City of Hope, a renowned non-profit clinical research and cancer treatment center in Duarte, California, has disclosed a significant cyberattack impacting the personal and protected health information of 827,149 individuals. The breach was detected on October 13, 2023, prompting immediate action to secure systems and initiate forensic investigations to determine the extent of the incident. Working alongside a third-party cybersecurity firm, City of Hope confirmed unauthorized access to systems between September 19, 2023, and October 12, 2023, with copies of certain files exfiltrated during this period.
The delay in issuing notifications stemmed from the comprehensive review needed to assess the compromised systems and identify the breadth of the data breach. Investigations are ongoing, but City of Hope has affirmed that the compromised files contained a range of personal and protected health information, including names, contact details, Social Security numbers, and medical records. Understanding the severity of the breach, City of Hope swiftly implemented additional security measures and enlisted a leading cybersecurity firm to bolster network, system, and data protection.

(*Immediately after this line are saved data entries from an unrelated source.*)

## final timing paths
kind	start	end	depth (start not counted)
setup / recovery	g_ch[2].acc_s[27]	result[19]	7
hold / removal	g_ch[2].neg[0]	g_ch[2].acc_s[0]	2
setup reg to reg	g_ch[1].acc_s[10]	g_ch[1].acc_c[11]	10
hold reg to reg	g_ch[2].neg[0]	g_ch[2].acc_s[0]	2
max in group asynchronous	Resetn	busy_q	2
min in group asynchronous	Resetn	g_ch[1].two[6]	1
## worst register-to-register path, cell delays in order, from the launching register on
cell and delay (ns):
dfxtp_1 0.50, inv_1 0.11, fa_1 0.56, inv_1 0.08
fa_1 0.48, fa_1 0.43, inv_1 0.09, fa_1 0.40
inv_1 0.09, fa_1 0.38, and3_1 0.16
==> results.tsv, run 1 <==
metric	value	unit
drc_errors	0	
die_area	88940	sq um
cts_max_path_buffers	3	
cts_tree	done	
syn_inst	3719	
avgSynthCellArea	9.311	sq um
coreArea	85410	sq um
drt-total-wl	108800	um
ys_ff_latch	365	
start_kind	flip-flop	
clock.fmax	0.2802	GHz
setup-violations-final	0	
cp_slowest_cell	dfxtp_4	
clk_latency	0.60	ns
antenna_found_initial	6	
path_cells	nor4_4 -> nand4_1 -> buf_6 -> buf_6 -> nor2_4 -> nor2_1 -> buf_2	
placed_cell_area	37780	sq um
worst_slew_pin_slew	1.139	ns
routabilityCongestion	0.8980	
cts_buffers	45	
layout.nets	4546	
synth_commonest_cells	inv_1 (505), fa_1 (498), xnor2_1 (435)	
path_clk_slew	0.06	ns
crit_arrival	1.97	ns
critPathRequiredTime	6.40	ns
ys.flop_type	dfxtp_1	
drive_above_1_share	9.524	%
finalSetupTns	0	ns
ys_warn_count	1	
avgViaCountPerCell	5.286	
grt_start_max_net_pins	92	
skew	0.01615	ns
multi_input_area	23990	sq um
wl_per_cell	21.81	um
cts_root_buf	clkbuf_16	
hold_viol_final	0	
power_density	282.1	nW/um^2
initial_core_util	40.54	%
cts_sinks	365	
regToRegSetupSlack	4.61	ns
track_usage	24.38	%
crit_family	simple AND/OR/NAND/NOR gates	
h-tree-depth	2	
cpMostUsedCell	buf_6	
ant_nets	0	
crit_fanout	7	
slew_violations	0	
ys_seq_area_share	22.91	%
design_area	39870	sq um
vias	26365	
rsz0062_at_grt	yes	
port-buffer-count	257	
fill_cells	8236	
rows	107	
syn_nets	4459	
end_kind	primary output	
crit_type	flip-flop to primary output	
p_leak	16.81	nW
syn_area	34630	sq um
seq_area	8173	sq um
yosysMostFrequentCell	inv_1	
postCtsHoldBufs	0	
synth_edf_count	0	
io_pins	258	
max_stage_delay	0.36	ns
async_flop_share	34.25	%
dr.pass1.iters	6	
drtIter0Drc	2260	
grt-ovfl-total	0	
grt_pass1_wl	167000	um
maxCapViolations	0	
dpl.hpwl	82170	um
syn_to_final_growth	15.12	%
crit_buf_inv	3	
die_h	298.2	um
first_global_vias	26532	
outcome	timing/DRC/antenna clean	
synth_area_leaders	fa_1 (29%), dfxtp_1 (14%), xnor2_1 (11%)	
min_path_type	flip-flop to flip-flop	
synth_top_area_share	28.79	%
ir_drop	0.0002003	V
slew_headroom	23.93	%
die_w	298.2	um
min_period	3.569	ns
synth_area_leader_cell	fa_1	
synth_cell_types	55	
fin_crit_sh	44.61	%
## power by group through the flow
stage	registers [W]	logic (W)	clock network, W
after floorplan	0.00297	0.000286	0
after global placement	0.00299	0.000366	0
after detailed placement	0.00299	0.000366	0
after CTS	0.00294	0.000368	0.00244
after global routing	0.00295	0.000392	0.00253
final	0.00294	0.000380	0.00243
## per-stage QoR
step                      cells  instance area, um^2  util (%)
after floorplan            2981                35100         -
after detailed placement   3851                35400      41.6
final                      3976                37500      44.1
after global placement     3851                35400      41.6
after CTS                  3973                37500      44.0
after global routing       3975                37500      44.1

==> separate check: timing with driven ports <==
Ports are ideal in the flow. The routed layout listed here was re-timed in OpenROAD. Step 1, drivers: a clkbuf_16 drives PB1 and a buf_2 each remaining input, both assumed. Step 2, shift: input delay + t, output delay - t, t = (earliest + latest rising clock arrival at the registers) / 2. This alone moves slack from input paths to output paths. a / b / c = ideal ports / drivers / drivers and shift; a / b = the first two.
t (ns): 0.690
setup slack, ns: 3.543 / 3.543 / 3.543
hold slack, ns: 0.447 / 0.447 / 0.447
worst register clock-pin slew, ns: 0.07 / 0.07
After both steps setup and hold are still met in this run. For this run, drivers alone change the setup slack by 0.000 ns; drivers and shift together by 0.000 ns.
This is an optimization exercise on Yosys and OpenROAD, whose aim is small area, a short achievable clock period and few clock cycles per item, not a production implementation. Only simulation tests tie the RTL to the original design; equivalence was not proved. No activity file was given, so power comes from the tool's default toggle rates.

### config.mk
export PLATFORM = sky130hd
export DESIGN_NAME = triangle_tangent_frame_top
export DESIGN_NICKNAME = triangle_tangent_frame_top
export VERILOG_FILES = /design/flow/design.v
export SDC_FILE = /design/flow/constraint.sdc
export NUM_CORES = 4
export LEC_CHECK = 0
export CAP_MARGIN = 20
export CORE_MARGIN = 2
export CORE_UTILIZATION = 40
export SLEW_MARGIN = 20
### constraint.sdc
create_clock -name core_clock -period 10.0 [get_ports {i_clk}]
set_input_delay 2.0000 -clock core_clock [delete_from_list [all_inputs] [get_ports {i_clk}]]
set_output_delay 2.0000 -clock core_clock [all_outputs]
set_load 0.01 [all_outputs]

Affected individuals, primarily located in California, are being informed via mail about the breach and offered two years of complimentary credit monitoring and identity theft protection services. As City of Hope prioritizes transparency and support for those impacted, efforts are underway to mitigate potential harm and reassure individuals about the security of their information moving forward. This cyberattack underscores the persistent threat faced by organizations handling sensitive data and emphasizes the critical importance of robust cybersecurity measures and prompt incident response strategies in safeguarding individuals’ privacy and security.